The Tooth Printer

Yesterday, I went to the dentist to have a cavity filled and a crown replaced. I haven’t gone under the drill in a little over 9 years. About that time, I got caught up with all the work I’d lacked in my 20s, so I had cavities filled, roots drilled, and crowns attached.

It wasn’t a bad visit as far as it goes. I was a bit apprehensive, just a tad. Back in the olden days, the aforementioned series of trips a decade ago, I was in the dentist chair every month for a couple hours, so I got used to it. This time, my apprehensiveness melted pretty quickly. I even quipped to the doctor as his drill smoked cutting through porcelain and tooth material that it reminded me that I had an etching bit for my rotary tool that I haven’t tried out yet. I said I was going to go home and try it on a random ceramic tile. He laughed so hard he pierced my cheek for me. Well, not quite. I’m not that funny, although with only half a mouth working, I sure sounded funny.

But the most interesting part of the visit was getting the new crown. In the olden days of 2002, the doctor took an impression of the crown to replace and shipped it off to a lab for milling. I got a temporary cap and, three weeks later, I came back to have the cap cemented on with the special UV penlight.

Fewer than 10 years later, the dentist wheeled in a computer on a cart with some elaborate CAD software on it. He stuck a funny camera in my mouth and snapped a couple digital images. The software plotted my ha’tooth next to the adjacent teeth, and the doctor moused some lines in. He compared the shape of the tooth he was fixing to the bite pattern and smoothed some where the tooth would impact the top tooth.
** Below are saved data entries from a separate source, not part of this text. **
<file path="config.mk">
export PLATFORM = sky130hd
export DESIGN_NAME = averaged_pressure_alarm
export DESIGN_NICKNAME = d
export VERILOG_FILES = /design/src/design/apa_pkg.sv /design/src/design/apa_cell.sv /design/src/design/apa_buzz_phase.sv /design/src/design/averaged_pressure_alarm.sv
export SDC_FILE = /design/constraint.sdc
export NUM_CORES = 2
export LEC_CHECK = 0
export ABC_AREA = 1
export BUFFER_PORTS_ARGS = -buffer_cell sky130_fd_sc_hd__buf_2
export CAP_MARGIN = 20
export CORE_AREA = 2 2 351 353
export CTS_BUF_LIST = sky130_fd_sc_hd__clkbuf_8 sky130_fd_sc_hd__clkbuf_16
export DETAILED_ROUTE_END_ITERATION = 8
export DIE_AREA = 0 0 353 355
export PLACE_DENSITY = 0.58
export SYNTH_ARGS = -nofsm -noshare
export SYNTH_HDL_FRONTEND = slang
export SYNTH_SLANG_ARGS = --single-unit
</file>
<file path="constraint.sdc">
create_clock -name aclk -period 5.1 [get_ports aclk]
set_input_delay 1.02 -clock aclk [delete_from_list [all_inputs] [get_ports aclk]]
set_output_delay 1.02 -clock aclk [all_outputs]
set_load 0.1 [all_outputs]
</file>
--- src/hw/rtl/afdit_step.sv ---
// Next-state and result logic for one tick or push beat.
module afdit_step
  import afdit_pkg::*;
#(
  parameter int unsigned FIFO_CAPACITY = 1024,
  parameter int unsigned LevelWidth    = 11
) (
  input  logic                  op,
  input  logic [7:0]            push_bytes,
  input  logic [CtrlWidth-1:0]  control_word,
  input  logic                  pal_mode,
  input  timer_state_t          timer,
  input  logic [LevelWidth-1:0] level_now,
  input  logic [LevelWidth-1:0] level_before,
  input  logic [FracWidth-1:0]  drain_fraction,
  output timer_state_t          timer_next,
  output logic [LevelWidth-1:0] level_now_next,
  output logic [LevelWidth-1:0] level_before_next,
  output logic [FracWidth-1:0]  drain_fraction_next,
  output logic                  irq
);

  localparam logic [LevelWidth:0]   CapacityExt = (LevelWidth+1)'(FIFO_CAPACITY);
  localparam logic [LevelWidth-1:0] Threshold   = LevelWidth'(IrqLevelThresh);

  logic [LevelWidth:0]   push_sum;
  logic [LineWidth-1:0]  line_inc;
  logic [LineWidth-1:0]  elapsed;
  logic                  periodic;
  logic [FracWidth-1:0]  frac_sum;
  logic [LevelWidth-1:0] drained;

  always_comb begin
    push_sum = {1'b0, level_now} + (LevelWidth+1)'(push_bytes);
    line_inc = timer.line_count + LineWidth'(1);
    elapsed  = line_inc - timer.last_irq_line;
    periodic = ((control_word & IrqEnableMask) != '0) && (elapsed > IrqPeriodLines);
    frac_sum = drain_fraction + FracWidth'(drain_step(control_word[2:0], pal_mode));

    timer_next          = timer;
    level_now_next      = level_now;
    level_before_next   = level_before;
    drain_fraction_next = drain_fraction;
    irq                 = 1'b0;
    drained             = level_now;

    if (op == OP_PUSH) begin
      level_now_next = (push_sum > CapacityExt) ? CapacityExt[LevelWidth-1:0]
                                                : push_sum[LevelWidth-1:0];
    end else begin
      timer_next.line_count = line_inc;
      if (periodic) begin
        timer_next.last_irq_line = line_inc;
        irq                      = 1'b1;
      end else begin
        if (level_now != '0) begin
          drain_fraction_next = frac_sum;
          if (frac_sum[FracWidth-1]) begin
            drain_fraction_next = {1'b0, frac_sum[FracWidth-2:0]};
            drained             = level_now - LevelWidth'(1);
          end
        end else begin
          drain_fraction_next = '0;
        end
        level_now_next    = drained;
        level_before_next = drained;
        if ((level_before >= Threshold) && (drained < Threshold)) begin
          timer_next.last_irq_line = line_inc;
          irq                      = 1'b1;
        end
      end
    end
  end

endmodule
Then he sent it wirelessly to the tooth printer.

It’s not really a printer, but close enough. In a little cubby at the back of the office, he has a computer-assisted milling machine. You plug in a block of ceramic, and two diamond-tipped drill bits carve the crown out of it in about 7 minutes. During the process, one of the bits became dull, so the technician opened the machine and swapped it out just like she was changing the toner. A couple minutes later, the tooth dropped from the remainder of the block, and after some cleanup and firing, they affixed it into my mouth.

In 10 years, we’ve gone from precision lab millwork to an in-office computer peripheral. Frankly, I am amazed and pleased.

And sad that the pace of change is probably going to change once the commissars handle medicine and dentistry for us poor little helpless children in the citizenry.